→ **Exercise brief**
Without omitting anything, copy every entry word for word.

^^^^^^^^^^^^^^^^

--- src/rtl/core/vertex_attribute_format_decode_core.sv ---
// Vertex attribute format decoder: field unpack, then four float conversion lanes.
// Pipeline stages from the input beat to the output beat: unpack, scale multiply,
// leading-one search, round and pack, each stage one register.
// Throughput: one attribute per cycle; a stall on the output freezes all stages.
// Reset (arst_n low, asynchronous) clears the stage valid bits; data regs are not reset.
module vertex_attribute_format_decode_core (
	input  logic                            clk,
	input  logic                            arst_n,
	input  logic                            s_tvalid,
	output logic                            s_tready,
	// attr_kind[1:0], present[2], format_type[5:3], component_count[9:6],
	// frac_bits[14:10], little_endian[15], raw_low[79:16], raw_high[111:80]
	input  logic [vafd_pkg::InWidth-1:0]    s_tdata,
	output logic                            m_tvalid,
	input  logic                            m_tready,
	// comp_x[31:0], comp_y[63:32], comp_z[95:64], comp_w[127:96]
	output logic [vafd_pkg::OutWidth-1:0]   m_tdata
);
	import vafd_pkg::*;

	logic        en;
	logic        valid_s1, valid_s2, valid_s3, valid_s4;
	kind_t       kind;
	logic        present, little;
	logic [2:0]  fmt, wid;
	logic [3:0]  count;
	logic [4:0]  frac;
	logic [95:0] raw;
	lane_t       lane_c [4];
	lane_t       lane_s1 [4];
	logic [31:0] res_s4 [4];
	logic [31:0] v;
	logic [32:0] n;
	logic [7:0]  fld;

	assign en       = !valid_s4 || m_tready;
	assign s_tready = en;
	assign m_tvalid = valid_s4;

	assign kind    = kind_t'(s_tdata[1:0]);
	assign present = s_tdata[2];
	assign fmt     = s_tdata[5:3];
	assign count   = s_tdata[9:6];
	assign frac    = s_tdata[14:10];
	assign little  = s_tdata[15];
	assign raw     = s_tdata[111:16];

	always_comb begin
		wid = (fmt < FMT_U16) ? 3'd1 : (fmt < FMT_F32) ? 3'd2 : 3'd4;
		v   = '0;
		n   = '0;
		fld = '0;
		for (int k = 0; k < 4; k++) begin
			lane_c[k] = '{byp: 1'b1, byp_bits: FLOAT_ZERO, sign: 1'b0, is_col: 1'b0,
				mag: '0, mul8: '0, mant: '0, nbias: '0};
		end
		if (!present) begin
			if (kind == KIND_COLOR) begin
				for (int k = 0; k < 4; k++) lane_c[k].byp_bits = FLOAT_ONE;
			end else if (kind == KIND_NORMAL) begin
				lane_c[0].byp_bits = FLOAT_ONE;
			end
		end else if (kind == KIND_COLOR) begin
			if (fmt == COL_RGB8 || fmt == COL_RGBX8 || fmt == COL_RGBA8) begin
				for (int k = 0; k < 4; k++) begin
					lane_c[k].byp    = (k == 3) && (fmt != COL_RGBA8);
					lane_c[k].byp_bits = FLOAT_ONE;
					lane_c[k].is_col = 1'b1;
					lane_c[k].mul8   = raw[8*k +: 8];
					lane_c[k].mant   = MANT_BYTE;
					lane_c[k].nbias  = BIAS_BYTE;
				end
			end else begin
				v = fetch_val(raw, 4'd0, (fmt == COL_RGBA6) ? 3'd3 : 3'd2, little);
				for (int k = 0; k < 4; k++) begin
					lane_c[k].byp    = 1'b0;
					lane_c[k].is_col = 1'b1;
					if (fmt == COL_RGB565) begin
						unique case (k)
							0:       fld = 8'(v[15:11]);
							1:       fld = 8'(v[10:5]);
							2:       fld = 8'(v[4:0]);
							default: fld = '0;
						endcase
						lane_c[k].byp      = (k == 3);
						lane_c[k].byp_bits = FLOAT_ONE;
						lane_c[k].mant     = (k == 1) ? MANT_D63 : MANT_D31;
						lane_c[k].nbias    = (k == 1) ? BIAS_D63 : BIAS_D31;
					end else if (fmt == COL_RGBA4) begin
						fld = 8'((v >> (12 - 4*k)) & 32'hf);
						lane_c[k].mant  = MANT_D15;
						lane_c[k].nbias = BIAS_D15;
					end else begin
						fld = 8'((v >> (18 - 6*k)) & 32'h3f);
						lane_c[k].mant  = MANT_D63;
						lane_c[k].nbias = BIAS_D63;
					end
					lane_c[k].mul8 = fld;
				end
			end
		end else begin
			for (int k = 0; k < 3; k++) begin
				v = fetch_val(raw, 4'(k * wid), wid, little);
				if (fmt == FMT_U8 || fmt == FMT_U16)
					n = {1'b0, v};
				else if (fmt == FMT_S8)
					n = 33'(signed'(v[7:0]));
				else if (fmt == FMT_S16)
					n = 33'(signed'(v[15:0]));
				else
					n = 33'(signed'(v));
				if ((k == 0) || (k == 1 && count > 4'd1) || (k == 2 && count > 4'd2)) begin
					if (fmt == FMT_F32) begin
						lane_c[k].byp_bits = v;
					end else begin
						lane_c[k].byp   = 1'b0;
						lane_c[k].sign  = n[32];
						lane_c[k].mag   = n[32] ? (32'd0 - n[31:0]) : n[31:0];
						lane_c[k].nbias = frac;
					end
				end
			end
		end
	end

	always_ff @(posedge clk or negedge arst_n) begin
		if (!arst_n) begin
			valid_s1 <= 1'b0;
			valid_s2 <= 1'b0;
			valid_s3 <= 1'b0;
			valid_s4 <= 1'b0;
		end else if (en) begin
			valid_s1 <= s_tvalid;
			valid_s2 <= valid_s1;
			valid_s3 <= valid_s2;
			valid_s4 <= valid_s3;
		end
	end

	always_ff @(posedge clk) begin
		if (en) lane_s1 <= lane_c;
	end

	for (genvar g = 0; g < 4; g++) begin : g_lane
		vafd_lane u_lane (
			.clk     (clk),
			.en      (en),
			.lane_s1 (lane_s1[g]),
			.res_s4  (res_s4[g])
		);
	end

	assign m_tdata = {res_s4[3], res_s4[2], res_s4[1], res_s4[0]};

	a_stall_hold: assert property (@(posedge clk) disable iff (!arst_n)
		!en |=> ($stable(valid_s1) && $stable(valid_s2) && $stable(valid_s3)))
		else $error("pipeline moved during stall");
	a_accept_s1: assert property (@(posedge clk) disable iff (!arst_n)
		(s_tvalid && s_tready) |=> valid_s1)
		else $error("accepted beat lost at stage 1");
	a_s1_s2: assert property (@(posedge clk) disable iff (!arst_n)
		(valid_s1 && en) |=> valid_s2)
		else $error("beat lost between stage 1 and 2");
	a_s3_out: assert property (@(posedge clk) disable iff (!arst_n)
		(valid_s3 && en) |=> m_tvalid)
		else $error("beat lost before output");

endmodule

^^^^^^^^^^^^^^^^

→ **Response to this task**
--- src/rtl/core/vertex_attribute_format_decode_core.sv ---
// Vertex attribute format decoder: field unpack, then four float conversion lanes.
// Pipeline stages from the input beat to the output beat: unpack, scale multiply,
// leading-one search, round and pack, each stage one register.
// Throughput: one attribute per cycle; a stall on the output freezes all stages.
// Reset (arst_n low, asynchronous) clears the stage valid bits; data regs are not reset.
module vertex_attribute_format_decode_core (
	input  logic                            clk,
	input  logic                            arst_n,
	input  logic                            s_tvalid,
	output logic                            s_tready,
	// attr_kind[1:0], present[2], format_type[5:3], component_count[9:6],
	// frac_bits[14:10], little_endian[15], raw_low[79:16], raw_high[111:80]
	input  logic [vafd_pkg::InWidth-1:0]    s_tdata,
	output logic                            m_tvalid,
	input  logic                            m_tready,
	// comp_x[31:0], comp_y[63:32], comp_z[95:64], comp_w[127:96]
	output logic [vafd_pkg::OutWidth-1:0]   m_tdata
);
	import vafd_pkg::*;

	logic        en;
	logic        valid_s1, valid_s2, valid_s3, valid_s4;
	kind_t       kind;
	logic        present, little;
	logic [2:0]  fmt, wid;
	logic [3:0]  count;
	logic [4:0]  frac;
	logic [95:0] raw;
	lane_t       lane_c [4];
	lane_t       lane_s1 [4];
	logic [31:0] res_s4 [4];
	logic [31:0] v;
	logic [32:0] n;
	logic [7:0]  fld;

	assign en       = !valid_s4 || m_tready;
	assign s_tready = en;
	assign m_tvalid = valid_s4;

	assign kind    = kind_t'(s_tdata[1:0]);
	assign present = s_tdata[2];
	assign fmt     = s_tdata[5:3];
	assign count   = s_tdata[9:6];
	assign frac    = s_tdata[14:10];
	assign little  = s_tdata[15];
	assign raw     = s_tdata[111:16];

	always_comb begin
		wid = (fmt < FMT_U16) ? 3'd1 : (fmt < FMT_F32) ? 3'd2 : 3'd4;
		v   = '0;
		n   = '0;
		fld = '0;
		for (int k = 0; k < 4; k++) begin
			lane_c[k] = '{byp: 1'b1, byp_bits: FLOAT_ZERO, sign: 1'b0, is_col: 1'b0,
				mag: '0, mul8: '0, mant: '0, nbias: '0};
		end
		if (!present) begin
			if (kind == KIND_COLOR) begin
				for (int k = 0; k < 4; k++) lane_c[k].byp_bits = FLOAT_ONE;
			end else if (kind == KIND_NORMAL) begin
				lane_c[0].byp_bits = FLOAT_ONE;
			end
		end else if (kind == KIND_COLOR) begin
			if (fmt == COL_RGB8 || fmt == COL_RGBX8 || fmt == COL_RGBA8) begin
				for (int k = 0; k < 4; k++) begin
					lane_c[k].byp    = (k == 3) && (fmt != COL_RGBA8);
					lane_c[k].byp_bits = FLOAT_ONE;
					lane_c[k].is_col = 1'b1;
					lane_c[k].mul8   = raw[8*k +: 8];
					lane_c[k].mant   = MANT_BYTE;
					lane_c[k].nbias  = BIAS_BYTE;
				end
			end else begin
				v = fetch_val(raw, 4'd0, (fmt == COL_RGBA6) ? 3'd3 : 3'd2, little);
				for (int k = 0; k < 4; k++) begin
					lane_c[k].byp    = 1'b0;
					lane_c[k].is_col = 1'b1;
					if (fmt == COL_RGB565) begin
						unique case (k)
							0:       fld = 8'(v[15:11]);
							1:       fld = 8'(v[10:5]);
							2:       fld = 8'(v[4:0]);
							default: fld = '0;
						endcase
						lane_c[k].byp      = (k == 3);
						lane_c[k].byp_bits = FLOAT_ONE;
						lane_c[k].mant     = (k == 1) ? MANT_D63 : MANT_D31;
						lane_c[k].nbias    = (k == 1) ? BIAS_D63 : BIAS_D31;
					end else if (fmt == COL_RGBA4) begin
						fld = 8'((v >> (12 - 4*k)) & 32'hf);
						lane_c[k].mant  = MANT_D15;
						lane_c[k].nbias = BIAS_D15;
					end else begin
						fld = 8'((v >> (18 - 6*k)) & 32'h3f);
						lane_c[k].mant  = MANT_D63;
						lane_c[k].nbias = BIAS_D63;
					end
					lane_c[k].mul8 = fld;
				end
			end
		end else begin
			for (int k = 0; k < 3; k++) begin
				v = fetch_val(raw, 4'(k * wid), wid, little);
				if (fmt == FMT_U8 || fmt == FMT_U16)
					n = {1'b0, v};
				else if (fmt == FMT_S8)
					n = 33'(signed'(v[7:0]));
				else if (fmt == FMT_S16)
					n = 33'(signed'(v[15:0]));
				else
					n = 33'(signed'(v));
				if ((k == 0) || (k == 1 && count > 4'd1) || (k == 2 && count > 4'd2)) begin
					if (fmt == FMT_F32) begin
						lane_c[k].byp_bits = v;
					end else begin
						lane_c[k].byp   = 1'b0;
						lane_c[k].sign  = n[32];
						lane_c[k].mag   = n[32] ? (32'd0 - n[31:0]) : n[31:0];
						lane_c[k].nbias = frac;
					end
				end
			end
		end
	end

	always_ff @(posedge clk or negedge arst_n) begin
		if (!arst_n) begin
			valid_s1 <= 1'b0;
			valid_s2 <= 1'b0;
			valid_s3 <= 1'b0;
			valid_s4 <= 1'b0;
		end else if (en) begin
			valid_s1 <= s_tvalid;
			valid_s2 <= valid_s1;
			valid_s3 <= valid_s2;
			valid_s4 <= valid_s3;
		end
	end

	always_ff @(posedge clk) begin
		if (en) lane_s1 <= lane_c;
	end

	for (genvar g = 0; g < 4; g++) begin : g_lane
		vafd_lane u_lane (
			.clk     (clk),
			.en      (en),
			.lane_s1 (lane_s1[g]),
			.res_s4  (res_s4[g])
		);
	end

	assign m_tdata = {res_s4[3], res_s4[2], res_s4[1], res_s4[0]};

	a_stall_hold: assert property (@(posedge clk) disable iff (!arst_n)
		!en |=> ($stable(valid_s1) && $stable(valid_s2) && $stable(valid_s3)))
		else $error("pipeline moved during stall");
	a_accept_s1: assert property (@(posedge clk) disable iff (!arst_n)
		(s_tvalid && s_tready) |=> valid_s1)
		else $error("accepted beat lost at stage 1");
	a_s1_s2: assert property (@(posedge clk) disable iff (!arst_n)
		(valid_s1 && en) |=> valid_s2)
		else $error("beat lost between stage 1 and 2");
	a_s3_out: assert property (@(posedge clk) disable iff (!arst_n)
		(valid_s3 && en) |=> m_tvalid)
		else $error("beat lost before output");

endmodule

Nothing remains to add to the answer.